Once you find the line containing "-- run 3: per-stage" in the data below, copy it and each following line exactly, up to and including the line containing "buf+inv: 4 / 0.85", and nothing else.
________________
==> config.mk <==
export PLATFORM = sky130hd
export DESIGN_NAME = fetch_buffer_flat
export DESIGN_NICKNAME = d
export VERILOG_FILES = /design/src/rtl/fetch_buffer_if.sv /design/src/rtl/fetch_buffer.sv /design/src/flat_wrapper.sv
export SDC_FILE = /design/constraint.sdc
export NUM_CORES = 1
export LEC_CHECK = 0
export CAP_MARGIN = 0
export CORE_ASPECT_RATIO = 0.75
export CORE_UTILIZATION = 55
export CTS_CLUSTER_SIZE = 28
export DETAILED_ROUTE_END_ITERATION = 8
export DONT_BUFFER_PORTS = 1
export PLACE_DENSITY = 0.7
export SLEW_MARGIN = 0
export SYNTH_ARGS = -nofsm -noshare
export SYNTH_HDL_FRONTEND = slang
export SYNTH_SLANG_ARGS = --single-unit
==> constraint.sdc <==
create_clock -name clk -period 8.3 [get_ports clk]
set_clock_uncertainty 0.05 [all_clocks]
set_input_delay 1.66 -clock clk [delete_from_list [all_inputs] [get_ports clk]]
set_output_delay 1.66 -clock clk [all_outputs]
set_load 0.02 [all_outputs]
________________
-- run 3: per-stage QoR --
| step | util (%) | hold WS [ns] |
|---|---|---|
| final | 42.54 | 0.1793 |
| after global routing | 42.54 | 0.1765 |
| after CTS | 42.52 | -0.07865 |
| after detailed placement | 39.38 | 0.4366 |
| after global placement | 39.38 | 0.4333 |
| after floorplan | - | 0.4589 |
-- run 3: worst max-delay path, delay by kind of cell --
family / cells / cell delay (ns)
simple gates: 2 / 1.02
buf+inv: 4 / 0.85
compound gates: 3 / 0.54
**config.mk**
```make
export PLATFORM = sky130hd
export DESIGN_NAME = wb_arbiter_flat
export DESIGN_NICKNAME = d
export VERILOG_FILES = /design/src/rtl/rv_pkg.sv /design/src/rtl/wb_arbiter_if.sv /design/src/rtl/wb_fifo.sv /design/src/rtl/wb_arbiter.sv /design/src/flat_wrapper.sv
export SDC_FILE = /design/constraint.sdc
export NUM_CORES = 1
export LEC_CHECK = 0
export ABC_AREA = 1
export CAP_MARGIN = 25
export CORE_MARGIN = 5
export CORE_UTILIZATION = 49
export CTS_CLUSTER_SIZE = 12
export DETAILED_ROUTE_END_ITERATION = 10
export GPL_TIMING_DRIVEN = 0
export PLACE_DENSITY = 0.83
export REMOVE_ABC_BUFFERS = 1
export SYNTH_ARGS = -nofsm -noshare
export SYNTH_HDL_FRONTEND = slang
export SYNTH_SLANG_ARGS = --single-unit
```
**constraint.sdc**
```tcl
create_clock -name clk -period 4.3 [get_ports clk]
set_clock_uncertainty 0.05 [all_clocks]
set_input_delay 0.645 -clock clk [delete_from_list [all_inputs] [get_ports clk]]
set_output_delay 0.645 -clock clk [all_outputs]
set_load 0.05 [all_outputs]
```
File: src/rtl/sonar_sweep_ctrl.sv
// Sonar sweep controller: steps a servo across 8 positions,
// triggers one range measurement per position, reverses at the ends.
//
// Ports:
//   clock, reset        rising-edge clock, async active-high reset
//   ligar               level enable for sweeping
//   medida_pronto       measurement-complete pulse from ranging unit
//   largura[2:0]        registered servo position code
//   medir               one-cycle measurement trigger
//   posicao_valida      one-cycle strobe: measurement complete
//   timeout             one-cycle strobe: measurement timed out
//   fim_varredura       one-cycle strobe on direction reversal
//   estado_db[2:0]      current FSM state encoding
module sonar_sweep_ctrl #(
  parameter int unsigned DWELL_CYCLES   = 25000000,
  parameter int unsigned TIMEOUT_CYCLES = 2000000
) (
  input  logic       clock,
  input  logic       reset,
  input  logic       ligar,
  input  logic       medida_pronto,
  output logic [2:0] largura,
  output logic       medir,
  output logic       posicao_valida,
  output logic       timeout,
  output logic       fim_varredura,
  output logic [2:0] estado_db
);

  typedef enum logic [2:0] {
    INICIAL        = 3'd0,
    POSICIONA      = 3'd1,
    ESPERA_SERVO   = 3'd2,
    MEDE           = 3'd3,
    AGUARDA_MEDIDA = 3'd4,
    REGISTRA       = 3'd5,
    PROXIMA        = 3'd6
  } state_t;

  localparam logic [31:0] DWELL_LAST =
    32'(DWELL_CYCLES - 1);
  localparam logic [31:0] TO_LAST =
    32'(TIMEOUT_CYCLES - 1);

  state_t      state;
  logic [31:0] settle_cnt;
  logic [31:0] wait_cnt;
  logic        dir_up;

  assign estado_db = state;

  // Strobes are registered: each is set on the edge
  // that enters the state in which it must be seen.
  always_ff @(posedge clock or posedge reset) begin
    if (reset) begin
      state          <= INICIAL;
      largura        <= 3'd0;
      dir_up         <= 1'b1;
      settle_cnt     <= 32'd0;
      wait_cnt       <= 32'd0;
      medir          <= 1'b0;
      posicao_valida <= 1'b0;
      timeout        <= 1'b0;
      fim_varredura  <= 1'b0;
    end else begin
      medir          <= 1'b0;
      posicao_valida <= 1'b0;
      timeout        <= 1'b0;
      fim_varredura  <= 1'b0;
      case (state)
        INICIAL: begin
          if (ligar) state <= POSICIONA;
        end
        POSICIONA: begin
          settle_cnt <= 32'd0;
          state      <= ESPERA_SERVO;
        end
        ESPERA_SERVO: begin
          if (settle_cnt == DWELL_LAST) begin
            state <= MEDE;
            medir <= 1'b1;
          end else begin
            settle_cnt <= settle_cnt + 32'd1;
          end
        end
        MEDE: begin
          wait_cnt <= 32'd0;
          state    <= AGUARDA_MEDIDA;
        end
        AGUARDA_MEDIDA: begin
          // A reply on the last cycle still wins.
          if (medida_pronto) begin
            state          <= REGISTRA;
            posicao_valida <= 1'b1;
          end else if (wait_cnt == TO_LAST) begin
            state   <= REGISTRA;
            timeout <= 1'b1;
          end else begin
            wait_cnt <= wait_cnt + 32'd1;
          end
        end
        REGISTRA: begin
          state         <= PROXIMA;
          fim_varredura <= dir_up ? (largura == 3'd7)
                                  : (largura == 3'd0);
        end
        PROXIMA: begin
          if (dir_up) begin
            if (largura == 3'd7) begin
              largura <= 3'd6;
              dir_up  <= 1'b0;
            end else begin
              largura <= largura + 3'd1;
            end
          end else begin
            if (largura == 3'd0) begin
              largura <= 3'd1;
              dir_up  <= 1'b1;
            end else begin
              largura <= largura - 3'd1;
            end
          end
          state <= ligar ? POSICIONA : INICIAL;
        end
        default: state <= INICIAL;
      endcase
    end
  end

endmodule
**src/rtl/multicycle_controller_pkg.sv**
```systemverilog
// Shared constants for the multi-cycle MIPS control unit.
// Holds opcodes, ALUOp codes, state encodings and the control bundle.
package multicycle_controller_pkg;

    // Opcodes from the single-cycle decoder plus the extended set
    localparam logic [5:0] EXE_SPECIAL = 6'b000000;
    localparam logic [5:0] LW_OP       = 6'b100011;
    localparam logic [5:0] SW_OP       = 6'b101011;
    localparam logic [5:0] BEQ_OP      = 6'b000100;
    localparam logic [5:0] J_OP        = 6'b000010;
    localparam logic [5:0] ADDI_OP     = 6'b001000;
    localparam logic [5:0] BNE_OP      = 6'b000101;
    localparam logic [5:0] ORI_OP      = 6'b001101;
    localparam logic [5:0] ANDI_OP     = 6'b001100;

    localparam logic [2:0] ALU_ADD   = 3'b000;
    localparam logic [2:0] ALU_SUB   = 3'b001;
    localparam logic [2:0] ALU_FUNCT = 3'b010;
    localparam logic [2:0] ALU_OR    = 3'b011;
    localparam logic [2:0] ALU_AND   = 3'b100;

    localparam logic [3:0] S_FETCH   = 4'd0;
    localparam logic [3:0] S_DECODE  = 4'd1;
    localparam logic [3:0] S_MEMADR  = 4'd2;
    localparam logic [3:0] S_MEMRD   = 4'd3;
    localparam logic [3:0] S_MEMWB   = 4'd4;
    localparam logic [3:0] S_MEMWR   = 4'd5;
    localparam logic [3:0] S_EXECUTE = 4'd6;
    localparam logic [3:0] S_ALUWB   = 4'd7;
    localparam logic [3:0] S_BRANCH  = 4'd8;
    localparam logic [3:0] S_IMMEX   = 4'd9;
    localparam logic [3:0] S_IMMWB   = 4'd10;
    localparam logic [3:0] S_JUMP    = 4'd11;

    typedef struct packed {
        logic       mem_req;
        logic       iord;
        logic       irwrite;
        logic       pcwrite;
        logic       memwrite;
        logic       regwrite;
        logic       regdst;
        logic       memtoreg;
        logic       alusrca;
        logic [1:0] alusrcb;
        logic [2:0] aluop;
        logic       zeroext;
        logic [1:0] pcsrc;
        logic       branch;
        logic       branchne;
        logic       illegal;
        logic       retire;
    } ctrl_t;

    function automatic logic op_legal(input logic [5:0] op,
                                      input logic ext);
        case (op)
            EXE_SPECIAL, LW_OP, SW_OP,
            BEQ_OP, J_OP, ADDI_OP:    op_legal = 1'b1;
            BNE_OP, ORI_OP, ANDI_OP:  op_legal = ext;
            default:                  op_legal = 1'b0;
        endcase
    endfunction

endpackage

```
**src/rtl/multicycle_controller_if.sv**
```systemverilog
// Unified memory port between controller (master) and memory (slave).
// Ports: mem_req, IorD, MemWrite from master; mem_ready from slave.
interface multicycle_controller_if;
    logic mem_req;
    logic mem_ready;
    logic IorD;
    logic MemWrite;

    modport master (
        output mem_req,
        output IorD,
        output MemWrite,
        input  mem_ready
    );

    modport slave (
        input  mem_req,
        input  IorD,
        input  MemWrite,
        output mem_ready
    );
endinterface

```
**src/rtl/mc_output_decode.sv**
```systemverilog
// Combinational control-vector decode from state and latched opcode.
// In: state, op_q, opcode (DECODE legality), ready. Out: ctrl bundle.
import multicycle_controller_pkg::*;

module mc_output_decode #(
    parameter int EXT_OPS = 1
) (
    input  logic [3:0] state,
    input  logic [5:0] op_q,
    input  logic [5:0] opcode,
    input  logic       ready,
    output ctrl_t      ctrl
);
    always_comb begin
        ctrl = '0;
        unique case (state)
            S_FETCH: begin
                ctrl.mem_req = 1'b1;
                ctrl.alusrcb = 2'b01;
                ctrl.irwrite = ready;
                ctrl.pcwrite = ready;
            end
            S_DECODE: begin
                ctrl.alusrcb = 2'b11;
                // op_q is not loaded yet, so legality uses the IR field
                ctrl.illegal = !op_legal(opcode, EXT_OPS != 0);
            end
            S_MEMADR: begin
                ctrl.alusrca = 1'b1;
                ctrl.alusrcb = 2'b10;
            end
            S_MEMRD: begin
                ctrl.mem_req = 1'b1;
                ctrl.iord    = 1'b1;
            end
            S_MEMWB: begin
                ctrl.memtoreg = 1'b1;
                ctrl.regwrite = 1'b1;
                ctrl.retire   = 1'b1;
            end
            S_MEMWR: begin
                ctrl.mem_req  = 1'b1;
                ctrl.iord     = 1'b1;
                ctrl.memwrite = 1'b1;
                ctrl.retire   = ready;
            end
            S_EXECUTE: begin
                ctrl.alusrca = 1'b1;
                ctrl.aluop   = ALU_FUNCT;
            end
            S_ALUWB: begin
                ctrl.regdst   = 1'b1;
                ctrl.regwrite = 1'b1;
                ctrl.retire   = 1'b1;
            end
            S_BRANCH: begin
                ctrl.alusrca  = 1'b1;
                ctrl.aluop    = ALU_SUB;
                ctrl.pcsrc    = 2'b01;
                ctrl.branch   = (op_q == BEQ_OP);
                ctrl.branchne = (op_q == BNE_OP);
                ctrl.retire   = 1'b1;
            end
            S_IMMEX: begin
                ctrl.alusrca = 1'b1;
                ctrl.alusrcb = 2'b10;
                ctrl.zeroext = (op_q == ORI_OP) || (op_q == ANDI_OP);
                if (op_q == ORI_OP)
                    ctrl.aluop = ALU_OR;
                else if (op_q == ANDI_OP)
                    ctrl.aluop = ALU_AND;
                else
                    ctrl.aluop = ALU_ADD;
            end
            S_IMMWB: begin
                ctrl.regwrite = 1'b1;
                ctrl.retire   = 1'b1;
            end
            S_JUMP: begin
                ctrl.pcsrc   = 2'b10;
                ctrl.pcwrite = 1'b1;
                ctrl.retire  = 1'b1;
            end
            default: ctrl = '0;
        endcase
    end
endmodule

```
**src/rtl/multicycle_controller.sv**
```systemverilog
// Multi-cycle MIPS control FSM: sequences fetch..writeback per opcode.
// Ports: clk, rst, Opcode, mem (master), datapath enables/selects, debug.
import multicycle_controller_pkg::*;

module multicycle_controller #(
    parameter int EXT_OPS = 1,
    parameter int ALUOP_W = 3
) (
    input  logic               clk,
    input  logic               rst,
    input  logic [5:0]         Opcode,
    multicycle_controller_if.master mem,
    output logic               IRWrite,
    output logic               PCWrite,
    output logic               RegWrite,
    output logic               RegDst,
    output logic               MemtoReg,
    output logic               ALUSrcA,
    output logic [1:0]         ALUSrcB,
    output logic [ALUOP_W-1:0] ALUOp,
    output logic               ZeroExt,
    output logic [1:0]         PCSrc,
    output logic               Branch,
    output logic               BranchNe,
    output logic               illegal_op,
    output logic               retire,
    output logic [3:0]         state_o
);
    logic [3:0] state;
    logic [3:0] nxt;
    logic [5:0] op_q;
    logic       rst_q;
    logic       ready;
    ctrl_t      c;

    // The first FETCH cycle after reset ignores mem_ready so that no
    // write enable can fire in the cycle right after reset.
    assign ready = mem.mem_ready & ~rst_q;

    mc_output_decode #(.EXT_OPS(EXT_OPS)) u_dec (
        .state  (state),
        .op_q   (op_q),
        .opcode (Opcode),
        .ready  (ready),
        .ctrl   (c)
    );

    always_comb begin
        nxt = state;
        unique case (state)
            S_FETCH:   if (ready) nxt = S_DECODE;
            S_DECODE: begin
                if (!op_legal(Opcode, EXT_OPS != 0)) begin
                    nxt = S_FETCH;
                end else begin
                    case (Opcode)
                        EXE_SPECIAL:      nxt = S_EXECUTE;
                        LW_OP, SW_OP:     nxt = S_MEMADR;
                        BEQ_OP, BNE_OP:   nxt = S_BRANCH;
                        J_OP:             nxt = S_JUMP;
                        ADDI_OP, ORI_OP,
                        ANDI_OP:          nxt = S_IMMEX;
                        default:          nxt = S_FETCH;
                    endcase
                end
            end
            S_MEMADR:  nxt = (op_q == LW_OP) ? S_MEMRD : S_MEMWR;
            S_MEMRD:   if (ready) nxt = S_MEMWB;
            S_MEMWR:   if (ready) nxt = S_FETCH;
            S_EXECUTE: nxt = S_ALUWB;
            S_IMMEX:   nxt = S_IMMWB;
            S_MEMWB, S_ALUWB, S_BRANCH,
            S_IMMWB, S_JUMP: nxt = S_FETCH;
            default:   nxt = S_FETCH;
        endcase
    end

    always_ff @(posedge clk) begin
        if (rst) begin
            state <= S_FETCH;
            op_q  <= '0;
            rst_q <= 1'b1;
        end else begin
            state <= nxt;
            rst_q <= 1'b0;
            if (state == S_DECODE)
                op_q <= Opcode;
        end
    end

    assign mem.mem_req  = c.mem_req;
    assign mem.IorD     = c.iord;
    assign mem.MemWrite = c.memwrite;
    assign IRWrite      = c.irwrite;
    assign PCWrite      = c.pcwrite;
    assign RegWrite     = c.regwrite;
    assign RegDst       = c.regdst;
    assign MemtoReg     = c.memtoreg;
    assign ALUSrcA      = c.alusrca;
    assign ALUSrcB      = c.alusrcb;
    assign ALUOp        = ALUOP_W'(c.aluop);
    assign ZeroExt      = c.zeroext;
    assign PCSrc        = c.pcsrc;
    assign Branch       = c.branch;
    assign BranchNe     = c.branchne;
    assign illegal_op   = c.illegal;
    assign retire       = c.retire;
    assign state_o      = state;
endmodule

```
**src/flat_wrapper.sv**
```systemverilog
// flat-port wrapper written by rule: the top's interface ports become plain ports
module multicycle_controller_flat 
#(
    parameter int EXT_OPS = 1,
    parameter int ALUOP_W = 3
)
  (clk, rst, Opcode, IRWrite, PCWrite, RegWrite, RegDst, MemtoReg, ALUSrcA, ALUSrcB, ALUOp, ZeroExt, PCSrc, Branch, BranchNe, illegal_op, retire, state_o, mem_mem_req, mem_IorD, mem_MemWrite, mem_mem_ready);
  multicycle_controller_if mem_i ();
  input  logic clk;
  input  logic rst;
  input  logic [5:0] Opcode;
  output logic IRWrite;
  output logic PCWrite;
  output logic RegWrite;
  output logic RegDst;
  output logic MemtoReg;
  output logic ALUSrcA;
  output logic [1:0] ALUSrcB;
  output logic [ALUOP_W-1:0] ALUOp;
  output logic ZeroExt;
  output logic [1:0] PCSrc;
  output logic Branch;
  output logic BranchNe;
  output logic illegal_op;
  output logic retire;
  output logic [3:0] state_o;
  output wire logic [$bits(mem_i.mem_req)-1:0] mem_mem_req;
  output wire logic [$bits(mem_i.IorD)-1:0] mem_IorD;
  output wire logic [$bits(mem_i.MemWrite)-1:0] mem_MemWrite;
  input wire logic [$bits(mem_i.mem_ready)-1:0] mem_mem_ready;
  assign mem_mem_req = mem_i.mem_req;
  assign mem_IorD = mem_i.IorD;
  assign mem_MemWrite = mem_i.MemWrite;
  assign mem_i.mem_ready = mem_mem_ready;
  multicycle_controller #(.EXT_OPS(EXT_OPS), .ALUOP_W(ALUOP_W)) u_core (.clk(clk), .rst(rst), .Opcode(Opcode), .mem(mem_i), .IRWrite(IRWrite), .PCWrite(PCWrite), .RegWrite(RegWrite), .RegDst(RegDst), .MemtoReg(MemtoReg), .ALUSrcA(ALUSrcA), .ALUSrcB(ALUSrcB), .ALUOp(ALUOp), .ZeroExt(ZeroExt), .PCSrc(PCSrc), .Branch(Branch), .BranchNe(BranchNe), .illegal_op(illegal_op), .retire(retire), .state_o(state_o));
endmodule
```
________________
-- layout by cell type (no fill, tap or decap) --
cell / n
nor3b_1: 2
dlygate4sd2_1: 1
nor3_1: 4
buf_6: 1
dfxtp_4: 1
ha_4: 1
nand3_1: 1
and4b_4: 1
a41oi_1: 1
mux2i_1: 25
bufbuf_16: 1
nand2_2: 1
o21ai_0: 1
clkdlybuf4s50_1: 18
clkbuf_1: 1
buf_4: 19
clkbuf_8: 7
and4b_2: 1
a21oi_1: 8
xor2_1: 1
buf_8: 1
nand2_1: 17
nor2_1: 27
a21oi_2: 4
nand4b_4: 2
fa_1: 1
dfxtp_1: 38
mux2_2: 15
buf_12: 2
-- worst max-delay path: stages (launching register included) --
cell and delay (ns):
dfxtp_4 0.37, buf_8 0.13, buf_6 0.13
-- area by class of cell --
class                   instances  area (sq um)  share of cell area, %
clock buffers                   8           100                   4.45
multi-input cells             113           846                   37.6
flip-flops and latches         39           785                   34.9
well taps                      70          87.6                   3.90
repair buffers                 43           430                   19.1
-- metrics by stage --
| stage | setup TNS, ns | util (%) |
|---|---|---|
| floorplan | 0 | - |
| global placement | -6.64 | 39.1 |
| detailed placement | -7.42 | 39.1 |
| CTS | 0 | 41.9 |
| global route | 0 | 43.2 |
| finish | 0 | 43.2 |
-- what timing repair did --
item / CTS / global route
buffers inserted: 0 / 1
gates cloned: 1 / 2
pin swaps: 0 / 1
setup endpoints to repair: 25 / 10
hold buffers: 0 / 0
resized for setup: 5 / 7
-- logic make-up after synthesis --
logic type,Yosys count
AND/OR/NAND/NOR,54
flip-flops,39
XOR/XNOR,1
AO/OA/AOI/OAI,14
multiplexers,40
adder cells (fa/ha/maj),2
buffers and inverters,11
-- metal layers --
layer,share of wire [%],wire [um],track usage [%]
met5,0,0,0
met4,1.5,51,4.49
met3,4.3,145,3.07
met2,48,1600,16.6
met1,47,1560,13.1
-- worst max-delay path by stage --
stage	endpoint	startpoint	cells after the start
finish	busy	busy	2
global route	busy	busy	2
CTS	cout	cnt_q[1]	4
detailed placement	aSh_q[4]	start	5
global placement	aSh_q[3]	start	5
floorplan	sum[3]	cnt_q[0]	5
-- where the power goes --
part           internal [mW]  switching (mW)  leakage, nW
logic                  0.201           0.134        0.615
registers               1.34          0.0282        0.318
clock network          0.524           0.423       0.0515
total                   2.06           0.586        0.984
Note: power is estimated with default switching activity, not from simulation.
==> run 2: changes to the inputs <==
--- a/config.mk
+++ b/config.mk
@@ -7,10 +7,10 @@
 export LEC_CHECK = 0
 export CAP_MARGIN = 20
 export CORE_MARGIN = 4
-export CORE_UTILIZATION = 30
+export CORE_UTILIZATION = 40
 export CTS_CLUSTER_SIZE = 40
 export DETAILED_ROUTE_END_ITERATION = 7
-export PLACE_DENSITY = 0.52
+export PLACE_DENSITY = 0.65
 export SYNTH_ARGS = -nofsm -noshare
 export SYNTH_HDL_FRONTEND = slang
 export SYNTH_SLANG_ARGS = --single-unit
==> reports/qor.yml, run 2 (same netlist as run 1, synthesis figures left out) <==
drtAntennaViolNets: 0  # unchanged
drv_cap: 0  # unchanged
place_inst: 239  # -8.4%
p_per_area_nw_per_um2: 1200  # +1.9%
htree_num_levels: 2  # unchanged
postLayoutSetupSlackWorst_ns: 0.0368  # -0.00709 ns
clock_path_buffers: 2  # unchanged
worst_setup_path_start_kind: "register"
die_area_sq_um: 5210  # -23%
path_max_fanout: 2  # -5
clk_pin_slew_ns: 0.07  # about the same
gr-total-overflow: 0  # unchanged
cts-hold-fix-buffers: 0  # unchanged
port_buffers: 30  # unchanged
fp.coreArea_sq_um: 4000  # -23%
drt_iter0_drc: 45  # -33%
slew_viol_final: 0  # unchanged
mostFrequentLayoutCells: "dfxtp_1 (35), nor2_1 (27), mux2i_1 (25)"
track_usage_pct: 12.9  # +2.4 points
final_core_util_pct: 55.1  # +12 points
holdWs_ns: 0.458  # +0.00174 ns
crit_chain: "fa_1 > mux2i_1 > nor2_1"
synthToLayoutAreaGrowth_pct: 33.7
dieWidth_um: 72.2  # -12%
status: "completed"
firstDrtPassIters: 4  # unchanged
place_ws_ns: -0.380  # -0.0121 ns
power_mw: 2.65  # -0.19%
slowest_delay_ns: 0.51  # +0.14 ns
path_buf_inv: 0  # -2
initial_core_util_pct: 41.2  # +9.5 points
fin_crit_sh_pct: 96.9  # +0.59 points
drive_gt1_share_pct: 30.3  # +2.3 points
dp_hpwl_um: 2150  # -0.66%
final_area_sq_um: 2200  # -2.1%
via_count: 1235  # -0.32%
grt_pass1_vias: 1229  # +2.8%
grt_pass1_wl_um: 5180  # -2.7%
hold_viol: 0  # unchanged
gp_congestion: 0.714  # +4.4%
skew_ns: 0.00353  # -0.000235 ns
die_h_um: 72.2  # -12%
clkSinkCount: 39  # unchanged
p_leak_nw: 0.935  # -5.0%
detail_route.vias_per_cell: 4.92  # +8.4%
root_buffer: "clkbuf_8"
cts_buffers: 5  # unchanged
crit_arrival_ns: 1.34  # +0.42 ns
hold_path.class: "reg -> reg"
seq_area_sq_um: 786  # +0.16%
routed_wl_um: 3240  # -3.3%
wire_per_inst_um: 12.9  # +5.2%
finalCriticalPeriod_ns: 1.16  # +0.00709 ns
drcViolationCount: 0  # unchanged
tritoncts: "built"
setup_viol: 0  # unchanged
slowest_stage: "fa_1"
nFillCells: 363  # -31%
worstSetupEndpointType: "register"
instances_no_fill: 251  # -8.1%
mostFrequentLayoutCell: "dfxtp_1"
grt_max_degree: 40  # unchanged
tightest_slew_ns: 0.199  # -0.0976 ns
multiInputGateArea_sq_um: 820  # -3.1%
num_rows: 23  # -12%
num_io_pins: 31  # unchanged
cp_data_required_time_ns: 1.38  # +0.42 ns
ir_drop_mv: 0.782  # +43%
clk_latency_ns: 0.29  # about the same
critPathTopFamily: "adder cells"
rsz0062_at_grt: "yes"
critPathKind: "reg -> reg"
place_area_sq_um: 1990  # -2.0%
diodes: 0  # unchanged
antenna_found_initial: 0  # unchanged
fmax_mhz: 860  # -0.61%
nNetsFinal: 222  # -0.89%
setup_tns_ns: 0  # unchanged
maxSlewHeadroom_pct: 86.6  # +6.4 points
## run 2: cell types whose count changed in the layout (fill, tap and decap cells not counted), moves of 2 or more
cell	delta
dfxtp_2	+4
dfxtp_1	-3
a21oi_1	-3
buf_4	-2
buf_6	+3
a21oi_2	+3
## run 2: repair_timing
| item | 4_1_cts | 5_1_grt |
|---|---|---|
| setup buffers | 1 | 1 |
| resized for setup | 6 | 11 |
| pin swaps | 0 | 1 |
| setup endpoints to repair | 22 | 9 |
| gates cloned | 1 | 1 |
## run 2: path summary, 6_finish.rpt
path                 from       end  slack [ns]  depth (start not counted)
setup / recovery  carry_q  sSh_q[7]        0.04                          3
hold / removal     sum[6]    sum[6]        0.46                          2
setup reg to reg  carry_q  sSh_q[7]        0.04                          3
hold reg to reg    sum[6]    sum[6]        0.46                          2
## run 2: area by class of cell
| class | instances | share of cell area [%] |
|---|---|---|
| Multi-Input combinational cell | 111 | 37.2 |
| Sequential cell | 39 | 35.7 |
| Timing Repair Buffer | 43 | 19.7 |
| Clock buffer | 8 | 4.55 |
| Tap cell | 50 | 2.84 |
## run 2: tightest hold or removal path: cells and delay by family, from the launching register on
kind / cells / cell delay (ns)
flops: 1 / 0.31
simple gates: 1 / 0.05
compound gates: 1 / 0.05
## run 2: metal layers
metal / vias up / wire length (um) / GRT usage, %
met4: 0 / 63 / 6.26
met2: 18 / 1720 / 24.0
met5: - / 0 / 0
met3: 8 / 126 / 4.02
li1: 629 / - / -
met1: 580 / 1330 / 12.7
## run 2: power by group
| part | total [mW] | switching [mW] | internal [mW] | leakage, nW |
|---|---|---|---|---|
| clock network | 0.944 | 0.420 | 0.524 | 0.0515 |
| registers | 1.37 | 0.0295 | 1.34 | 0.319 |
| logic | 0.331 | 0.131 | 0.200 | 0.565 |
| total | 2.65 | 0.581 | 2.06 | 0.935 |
________________
EXPECTED ANSWER >>
-- run 3: per-stage QoR --
| step | util (%) | hold WS [ns] |
|---|---|---|
| final | 42.54 | 0.1793 |
| after global routing | 42.54 | 0.1765 |
| after CTS | 42.52 | -0.07865 |
| after detailed placement | 39.38 | 0.4366 |
| after global placement | 39.38 | 0.4333 |
| after floorplan | - | 0.4589 |
-- run 3: worst max-delay path, delay by kind of cell --
family / cells / cell delay (ns)
simple gates: 2 / 1.02
buf+inv: 4 / 0.85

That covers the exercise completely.